TASK TO CARRY OUT: When you reach the line with "-- stage by" in the data below, begin printing lines exactly, and stop once the line with "after global routing | 1987 | 0.5733 | 4093" has been printed.

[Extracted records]
----
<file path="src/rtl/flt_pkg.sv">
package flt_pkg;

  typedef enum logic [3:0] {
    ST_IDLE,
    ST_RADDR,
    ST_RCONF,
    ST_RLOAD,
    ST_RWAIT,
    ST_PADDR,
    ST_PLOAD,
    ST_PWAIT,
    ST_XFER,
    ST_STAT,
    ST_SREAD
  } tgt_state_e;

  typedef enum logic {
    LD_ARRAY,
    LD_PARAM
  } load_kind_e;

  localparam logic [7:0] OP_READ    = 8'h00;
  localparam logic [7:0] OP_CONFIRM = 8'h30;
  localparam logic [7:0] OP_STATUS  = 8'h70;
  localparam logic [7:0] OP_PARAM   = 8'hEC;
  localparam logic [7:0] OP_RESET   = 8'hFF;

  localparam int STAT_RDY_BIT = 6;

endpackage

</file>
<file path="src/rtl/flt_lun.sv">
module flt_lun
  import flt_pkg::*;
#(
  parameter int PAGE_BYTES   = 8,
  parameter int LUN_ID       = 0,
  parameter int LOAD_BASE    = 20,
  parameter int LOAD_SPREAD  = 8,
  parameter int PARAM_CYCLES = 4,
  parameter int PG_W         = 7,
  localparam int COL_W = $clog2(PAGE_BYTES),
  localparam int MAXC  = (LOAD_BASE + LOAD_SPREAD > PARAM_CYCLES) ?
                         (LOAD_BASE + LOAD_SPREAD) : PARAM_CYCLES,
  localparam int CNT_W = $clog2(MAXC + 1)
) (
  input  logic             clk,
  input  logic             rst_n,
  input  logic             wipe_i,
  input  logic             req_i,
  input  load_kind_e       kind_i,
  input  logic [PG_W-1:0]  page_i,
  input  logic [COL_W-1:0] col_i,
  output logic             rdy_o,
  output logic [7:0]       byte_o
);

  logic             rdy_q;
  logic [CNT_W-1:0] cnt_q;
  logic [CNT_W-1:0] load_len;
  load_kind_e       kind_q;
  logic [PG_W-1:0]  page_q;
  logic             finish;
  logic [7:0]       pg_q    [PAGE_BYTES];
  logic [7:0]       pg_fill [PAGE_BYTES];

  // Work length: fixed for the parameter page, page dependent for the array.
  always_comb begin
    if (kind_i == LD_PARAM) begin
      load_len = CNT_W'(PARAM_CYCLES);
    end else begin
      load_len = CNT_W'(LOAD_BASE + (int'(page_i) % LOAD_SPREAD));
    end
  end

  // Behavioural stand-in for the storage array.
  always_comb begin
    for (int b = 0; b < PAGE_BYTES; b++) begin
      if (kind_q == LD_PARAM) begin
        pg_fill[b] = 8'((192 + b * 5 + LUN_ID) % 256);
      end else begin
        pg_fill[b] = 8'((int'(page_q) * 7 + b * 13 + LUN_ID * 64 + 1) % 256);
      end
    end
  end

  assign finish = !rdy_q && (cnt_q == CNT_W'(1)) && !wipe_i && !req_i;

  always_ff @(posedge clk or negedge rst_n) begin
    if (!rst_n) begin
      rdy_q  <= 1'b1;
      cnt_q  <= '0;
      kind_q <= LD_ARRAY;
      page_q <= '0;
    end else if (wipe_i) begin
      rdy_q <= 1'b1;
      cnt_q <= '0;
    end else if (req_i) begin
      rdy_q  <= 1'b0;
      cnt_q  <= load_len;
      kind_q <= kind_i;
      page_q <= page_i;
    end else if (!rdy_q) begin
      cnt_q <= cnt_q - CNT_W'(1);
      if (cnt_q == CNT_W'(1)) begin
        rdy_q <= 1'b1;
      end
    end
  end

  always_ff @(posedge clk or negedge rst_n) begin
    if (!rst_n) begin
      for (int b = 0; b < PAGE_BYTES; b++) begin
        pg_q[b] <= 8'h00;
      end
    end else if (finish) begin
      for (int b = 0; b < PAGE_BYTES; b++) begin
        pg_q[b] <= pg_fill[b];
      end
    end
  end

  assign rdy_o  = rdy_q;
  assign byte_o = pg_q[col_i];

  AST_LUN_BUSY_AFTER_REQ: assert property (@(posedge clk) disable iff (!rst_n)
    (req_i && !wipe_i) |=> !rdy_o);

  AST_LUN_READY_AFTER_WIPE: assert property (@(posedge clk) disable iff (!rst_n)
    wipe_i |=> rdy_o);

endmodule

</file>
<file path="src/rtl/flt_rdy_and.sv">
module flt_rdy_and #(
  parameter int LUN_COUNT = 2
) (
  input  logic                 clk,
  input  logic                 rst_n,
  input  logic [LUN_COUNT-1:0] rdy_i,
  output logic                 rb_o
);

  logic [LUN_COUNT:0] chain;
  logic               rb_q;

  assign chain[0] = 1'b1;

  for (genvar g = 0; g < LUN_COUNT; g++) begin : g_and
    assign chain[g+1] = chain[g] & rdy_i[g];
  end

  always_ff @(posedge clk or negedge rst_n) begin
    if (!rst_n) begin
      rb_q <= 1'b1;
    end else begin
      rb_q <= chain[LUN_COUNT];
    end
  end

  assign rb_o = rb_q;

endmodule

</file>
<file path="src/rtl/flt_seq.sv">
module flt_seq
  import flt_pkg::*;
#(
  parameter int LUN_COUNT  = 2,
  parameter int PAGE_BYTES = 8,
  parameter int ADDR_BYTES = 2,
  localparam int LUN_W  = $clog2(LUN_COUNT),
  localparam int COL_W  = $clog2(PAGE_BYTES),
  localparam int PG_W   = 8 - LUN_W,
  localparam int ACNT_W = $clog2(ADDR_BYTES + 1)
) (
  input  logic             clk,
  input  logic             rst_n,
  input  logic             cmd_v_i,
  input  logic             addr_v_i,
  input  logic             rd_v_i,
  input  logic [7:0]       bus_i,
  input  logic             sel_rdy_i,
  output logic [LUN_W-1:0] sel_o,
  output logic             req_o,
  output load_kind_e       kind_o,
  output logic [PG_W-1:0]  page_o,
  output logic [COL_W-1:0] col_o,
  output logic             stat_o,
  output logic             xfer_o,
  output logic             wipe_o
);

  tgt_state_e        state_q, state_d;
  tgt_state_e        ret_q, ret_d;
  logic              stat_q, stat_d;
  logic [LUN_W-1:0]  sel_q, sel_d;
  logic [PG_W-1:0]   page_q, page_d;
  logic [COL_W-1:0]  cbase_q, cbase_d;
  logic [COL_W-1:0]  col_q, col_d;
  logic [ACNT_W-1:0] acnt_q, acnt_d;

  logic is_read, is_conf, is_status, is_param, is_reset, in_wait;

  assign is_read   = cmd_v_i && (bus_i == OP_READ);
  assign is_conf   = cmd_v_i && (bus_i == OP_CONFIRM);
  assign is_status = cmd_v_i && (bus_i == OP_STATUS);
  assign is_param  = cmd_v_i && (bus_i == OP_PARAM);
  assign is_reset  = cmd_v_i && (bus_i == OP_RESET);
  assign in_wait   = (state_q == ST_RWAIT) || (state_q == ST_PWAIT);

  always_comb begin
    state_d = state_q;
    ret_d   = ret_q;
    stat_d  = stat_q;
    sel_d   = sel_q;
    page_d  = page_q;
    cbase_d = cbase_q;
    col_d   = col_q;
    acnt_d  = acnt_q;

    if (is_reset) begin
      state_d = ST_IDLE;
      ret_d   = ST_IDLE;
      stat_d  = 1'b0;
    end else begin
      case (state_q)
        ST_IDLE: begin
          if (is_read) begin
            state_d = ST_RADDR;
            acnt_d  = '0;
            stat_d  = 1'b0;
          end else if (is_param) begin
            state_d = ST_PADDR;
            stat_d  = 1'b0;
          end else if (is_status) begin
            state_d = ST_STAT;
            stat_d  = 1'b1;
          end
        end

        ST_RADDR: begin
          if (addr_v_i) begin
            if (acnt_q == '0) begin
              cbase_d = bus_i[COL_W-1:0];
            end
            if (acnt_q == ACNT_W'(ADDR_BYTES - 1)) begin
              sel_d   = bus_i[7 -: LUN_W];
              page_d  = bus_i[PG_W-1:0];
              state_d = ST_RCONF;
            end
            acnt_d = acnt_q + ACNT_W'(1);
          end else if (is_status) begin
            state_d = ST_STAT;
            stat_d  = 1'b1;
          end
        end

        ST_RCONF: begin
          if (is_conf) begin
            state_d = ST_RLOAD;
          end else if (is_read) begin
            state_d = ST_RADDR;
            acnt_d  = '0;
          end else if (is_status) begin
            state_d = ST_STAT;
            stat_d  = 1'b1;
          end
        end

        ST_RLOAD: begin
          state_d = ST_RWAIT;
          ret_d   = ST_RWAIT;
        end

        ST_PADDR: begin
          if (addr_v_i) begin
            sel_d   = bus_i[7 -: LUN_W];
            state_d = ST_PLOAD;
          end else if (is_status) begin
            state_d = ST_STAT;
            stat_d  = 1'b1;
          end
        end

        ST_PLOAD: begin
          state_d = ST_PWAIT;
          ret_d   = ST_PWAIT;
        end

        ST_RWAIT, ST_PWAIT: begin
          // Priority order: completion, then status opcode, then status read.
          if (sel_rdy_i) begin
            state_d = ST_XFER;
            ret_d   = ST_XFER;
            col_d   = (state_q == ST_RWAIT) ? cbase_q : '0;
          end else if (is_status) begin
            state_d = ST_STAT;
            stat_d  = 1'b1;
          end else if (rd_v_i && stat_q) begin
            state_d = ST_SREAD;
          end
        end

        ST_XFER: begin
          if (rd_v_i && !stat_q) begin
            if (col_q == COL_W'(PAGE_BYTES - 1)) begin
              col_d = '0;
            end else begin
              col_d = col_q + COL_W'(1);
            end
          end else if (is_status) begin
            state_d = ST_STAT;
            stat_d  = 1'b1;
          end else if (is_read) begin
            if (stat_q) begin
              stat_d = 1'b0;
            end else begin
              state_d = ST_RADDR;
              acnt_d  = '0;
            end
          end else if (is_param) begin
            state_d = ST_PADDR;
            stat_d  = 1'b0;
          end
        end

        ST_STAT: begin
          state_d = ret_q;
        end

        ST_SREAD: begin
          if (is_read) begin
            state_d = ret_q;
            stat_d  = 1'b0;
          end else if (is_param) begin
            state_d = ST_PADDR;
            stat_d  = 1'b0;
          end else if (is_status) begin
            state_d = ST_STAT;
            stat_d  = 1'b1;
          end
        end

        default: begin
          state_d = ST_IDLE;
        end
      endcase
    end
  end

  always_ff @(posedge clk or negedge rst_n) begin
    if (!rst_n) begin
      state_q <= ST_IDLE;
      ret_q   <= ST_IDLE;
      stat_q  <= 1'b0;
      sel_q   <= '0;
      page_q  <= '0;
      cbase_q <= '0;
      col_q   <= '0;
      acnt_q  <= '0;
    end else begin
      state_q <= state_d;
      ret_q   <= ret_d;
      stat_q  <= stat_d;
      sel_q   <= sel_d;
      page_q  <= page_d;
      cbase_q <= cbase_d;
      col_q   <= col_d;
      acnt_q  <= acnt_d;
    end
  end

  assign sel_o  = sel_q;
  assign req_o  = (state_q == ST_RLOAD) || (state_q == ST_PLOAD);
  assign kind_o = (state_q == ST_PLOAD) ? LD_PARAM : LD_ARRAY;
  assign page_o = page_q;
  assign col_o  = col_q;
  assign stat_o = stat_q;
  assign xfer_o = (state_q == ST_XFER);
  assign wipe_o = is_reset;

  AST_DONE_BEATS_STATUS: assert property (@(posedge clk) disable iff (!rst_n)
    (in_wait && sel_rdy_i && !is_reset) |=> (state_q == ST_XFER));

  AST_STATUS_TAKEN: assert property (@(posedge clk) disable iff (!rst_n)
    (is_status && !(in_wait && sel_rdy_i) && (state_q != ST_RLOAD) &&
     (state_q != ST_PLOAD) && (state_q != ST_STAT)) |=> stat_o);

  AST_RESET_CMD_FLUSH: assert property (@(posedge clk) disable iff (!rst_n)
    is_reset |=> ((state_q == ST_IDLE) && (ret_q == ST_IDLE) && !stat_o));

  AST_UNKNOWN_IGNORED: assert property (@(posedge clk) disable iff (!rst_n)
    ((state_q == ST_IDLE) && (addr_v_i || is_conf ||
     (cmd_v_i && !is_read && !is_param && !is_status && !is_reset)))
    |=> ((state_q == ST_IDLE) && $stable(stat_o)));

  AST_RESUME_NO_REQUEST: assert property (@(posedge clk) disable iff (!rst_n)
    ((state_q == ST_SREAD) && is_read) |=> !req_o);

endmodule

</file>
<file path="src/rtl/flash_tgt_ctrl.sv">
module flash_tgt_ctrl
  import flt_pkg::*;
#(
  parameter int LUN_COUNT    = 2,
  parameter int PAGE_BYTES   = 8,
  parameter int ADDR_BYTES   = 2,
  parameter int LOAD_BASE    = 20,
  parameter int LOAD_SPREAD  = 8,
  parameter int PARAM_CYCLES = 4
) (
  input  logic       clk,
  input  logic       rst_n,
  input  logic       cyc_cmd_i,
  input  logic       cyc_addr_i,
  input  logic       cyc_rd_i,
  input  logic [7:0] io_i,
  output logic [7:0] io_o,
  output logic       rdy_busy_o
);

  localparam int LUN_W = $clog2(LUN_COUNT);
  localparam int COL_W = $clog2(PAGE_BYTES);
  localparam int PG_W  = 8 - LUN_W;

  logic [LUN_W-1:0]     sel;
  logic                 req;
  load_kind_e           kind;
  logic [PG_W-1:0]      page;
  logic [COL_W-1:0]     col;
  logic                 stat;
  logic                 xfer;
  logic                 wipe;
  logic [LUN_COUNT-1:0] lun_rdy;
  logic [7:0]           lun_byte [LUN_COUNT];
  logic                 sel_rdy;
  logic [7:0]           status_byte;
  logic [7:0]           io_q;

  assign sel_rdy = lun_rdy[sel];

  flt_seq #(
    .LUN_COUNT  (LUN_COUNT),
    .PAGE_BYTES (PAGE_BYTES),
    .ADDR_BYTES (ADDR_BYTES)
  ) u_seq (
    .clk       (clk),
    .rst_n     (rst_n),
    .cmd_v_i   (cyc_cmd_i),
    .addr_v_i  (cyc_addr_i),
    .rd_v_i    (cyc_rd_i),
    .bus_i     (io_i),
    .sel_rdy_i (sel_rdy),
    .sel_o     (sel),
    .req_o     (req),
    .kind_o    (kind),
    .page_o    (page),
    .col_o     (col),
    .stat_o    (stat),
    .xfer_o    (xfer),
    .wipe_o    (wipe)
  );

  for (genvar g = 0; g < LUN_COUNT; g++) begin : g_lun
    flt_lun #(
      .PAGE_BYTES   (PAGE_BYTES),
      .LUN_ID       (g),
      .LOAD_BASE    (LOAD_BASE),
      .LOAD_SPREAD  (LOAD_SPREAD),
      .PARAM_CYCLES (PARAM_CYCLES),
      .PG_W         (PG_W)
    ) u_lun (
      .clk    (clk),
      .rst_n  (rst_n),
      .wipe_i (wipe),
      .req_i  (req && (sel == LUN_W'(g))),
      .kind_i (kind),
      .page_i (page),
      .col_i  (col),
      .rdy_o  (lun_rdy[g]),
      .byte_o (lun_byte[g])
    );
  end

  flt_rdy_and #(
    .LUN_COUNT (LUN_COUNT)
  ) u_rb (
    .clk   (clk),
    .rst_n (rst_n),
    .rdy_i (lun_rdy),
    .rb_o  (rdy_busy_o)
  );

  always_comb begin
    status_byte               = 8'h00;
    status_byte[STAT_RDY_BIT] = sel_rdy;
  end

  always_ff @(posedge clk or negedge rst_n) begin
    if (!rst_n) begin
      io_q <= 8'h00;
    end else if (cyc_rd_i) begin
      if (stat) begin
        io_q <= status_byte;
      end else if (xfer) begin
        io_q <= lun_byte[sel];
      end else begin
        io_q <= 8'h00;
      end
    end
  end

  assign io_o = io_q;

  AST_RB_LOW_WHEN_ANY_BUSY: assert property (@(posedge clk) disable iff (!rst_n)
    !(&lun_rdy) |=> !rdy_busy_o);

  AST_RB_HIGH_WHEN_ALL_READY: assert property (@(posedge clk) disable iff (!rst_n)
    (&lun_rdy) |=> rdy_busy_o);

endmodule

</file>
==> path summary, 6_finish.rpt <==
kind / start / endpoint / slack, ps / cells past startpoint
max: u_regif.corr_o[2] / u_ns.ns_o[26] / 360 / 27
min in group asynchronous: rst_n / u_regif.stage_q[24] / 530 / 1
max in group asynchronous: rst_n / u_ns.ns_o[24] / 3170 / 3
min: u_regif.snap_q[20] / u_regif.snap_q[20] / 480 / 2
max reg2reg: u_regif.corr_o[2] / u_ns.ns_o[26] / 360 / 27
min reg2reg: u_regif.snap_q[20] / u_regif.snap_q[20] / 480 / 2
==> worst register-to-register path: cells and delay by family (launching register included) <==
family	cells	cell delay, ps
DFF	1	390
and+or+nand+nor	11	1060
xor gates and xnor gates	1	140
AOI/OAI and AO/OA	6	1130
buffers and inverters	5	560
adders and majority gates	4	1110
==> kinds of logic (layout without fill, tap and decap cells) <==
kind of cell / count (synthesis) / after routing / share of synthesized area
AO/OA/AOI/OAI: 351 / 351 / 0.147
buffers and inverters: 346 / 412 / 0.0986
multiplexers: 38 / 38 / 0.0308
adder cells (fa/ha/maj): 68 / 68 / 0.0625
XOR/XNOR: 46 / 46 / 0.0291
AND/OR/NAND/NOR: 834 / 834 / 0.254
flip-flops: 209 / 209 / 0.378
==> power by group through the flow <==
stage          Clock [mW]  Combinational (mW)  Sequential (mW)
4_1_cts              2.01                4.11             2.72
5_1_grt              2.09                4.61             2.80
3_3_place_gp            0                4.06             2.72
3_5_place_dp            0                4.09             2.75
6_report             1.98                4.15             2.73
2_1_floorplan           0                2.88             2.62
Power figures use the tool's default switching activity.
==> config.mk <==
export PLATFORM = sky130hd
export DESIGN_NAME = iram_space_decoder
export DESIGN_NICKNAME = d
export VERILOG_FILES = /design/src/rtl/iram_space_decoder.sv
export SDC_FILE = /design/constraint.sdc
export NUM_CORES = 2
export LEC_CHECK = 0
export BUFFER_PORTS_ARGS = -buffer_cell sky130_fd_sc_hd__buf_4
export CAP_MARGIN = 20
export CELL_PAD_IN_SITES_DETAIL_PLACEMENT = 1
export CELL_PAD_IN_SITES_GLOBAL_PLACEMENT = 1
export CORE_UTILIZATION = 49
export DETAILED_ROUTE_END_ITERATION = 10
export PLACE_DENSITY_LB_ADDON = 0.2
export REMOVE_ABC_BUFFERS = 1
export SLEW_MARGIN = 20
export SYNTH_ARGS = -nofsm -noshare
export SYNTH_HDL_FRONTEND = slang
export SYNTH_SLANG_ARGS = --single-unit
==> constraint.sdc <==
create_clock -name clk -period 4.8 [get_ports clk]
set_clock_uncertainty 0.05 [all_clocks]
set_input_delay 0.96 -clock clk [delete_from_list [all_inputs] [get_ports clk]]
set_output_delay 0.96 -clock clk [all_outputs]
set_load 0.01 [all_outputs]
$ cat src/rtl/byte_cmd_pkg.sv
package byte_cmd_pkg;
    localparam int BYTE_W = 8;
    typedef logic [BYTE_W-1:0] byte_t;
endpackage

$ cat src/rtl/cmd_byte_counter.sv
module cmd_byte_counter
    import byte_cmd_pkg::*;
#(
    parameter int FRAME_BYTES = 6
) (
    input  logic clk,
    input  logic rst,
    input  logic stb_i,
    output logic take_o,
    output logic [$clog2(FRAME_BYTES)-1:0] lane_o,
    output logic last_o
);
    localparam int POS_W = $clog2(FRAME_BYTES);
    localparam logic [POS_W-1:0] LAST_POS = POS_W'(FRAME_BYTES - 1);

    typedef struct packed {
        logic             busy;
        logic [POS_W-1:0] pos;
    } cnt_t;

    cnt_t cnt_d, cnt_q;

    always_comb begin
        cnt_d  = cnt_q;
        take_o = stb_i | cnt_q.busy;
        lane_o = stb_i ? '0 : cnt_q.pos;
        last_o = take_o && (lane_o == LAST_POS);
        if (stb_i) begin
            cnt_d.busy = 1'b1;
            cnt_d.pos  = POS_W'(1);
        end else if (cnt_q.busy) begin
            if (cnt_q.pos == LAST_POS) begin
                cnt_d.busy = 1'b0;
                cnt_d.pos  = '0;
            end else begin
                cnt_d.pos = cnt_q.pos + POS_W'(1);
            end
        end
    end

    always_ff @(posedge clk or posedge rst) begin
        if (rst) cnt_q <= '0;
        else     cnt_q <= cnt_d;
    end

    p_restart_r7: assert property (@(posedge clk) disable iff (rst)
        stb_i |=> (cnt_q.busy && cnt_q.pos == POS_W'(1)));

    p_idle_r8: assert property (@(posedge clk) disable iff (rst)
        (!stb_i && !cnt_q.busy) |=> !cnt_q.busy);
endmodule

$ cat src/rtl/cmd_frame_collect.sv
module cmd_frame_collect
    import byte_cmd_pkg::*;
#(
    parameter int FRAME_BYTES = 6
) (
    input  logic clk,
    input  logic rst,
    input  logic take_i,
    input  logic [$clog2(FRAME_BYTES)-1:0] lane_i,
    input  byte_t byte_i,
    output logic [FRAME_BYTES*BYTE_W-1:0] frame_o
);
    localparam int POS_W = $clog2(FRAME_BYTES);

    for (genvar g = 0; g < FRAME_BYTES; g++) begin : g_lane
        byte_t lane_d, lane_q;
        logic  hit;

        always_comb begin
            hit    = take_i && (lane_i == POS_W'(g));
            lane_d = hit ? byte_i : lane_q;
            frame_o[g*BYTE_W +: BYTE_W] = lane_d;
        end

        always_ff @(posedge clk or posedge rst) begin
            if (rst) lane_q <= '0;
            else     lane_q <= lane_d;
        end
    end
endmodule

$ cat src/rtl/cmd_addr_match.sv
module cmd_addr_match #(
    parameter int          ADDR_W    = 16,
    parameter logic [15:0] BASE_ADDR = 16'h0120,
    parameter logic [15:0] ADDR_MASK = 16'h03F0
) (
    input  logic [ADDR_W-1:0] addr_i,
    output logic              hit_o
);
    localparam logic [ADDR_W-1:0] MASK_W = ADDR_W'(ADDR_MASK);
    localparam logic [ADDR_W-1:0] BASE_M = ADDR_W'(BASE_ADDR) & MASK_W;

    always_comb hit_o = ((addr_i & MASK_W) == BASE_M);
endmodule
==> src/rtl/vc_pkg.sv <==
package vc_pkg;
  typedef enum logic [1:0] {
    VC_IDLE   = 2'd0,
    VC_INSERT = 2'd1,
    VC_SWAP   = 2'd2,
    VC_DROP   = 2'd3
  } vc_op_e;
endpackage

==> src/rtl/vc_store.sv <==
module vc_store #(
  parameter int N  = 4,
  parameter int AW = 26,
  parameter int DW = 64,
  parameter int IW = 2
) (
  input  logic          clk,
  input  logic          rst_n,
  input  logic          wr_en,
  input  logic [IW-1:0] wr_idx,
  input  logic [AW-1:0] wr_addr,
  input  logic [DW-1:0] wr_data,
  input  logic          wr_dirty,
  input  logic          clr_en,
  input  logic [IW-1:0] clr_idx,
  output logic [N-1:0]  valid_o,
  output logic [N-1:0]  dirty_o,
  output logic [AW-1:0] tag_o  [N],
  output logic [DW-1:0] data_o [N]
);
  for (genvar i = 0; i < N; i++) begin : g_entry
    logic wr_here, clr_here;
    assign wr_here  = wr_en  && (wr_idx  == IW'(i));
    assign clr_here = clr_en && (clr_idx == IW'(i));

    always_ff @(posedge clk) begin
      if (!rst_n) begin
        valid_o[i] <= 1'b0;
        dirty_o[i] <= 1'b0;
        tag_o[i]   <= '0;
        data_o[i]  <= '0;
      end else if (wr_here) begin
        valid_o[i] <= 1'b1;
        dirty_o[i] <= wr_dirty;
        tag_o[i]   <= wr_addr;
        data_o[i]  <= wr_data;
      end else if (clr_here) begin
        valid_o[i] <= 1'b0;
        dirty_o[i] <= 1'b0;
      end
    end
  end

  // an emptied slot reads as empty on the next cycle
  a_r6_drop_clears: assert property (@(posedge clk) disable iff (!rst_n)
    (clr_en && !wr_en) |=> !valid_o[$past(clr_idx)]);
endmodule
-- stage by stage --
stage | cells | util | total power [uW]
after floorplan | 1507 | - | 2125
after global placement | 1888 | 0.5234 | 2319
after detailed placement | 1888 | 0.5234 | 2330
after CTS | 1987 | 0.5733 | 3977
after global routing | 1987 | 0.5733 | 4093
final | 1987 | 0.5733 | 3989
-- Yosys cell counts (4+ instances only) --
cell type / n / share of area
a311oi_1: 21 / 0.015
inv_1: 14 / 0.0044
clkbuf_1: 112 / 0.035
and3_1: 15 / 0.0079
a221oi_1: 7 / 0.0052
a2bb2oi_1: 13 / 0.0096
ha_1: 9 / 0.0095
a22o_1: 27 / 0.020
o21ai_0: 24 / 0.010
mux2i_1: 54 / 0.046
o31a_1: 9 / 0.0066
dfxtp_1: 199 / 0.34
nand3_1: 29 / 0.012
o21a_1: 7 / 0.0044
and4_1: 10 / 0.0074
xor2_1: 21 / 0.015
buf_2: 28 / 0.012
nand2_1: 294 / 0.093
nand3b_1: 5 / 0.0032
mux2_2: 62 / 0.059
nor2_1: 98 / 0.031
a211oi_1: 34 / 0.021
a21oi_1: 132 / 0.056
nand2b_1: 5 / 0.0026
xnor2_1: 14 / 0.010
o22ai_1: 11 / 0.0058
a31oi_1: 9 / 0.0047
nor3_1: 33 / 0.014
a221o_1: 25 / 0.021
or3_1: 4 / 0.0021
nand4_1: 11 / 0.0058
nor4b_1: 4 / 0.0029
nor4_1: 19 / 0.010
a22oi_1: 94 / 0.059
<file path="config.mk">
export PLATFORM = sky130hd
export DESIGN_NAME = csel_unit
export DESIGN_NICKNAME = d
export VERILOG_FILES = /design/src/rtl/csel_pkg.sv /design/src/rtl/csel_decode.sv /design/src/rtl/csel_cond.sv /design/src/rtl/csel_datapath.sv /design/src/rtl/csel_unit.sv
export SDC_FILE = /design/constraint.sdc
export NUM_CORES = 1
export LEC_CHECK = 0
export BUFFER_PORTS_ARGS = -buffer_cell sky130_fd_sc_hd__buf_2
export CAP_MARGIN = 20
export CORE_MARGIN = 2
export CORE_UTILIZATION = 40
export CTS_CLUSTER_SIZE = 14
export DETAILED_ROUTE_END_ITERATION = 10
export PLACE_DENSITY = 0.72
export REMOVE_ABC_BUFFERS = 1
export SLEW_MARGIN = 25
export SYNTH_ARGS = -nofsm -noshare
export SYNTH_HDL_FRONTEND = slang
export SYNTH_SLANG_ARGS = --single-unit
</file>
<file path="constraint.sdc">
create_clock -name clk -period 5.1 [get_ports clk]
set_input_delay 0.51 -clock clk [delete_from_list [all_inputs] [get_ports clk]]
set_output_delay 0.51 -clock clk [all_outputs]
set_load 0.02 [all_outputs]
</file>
----
RESPONSE TO THE TASK:
-- stage by stage --
stage | cells | util | total power [uW]
after floorplan | 1507 | - | 2125
after global placement | 1888 | 0.5234 | 2319
after detailed placement | 1888 | 0.5234 | 2330
after CTS | 1987 | 0.5733 | 3977
after global routing | 1987 | 0.5733 | 4093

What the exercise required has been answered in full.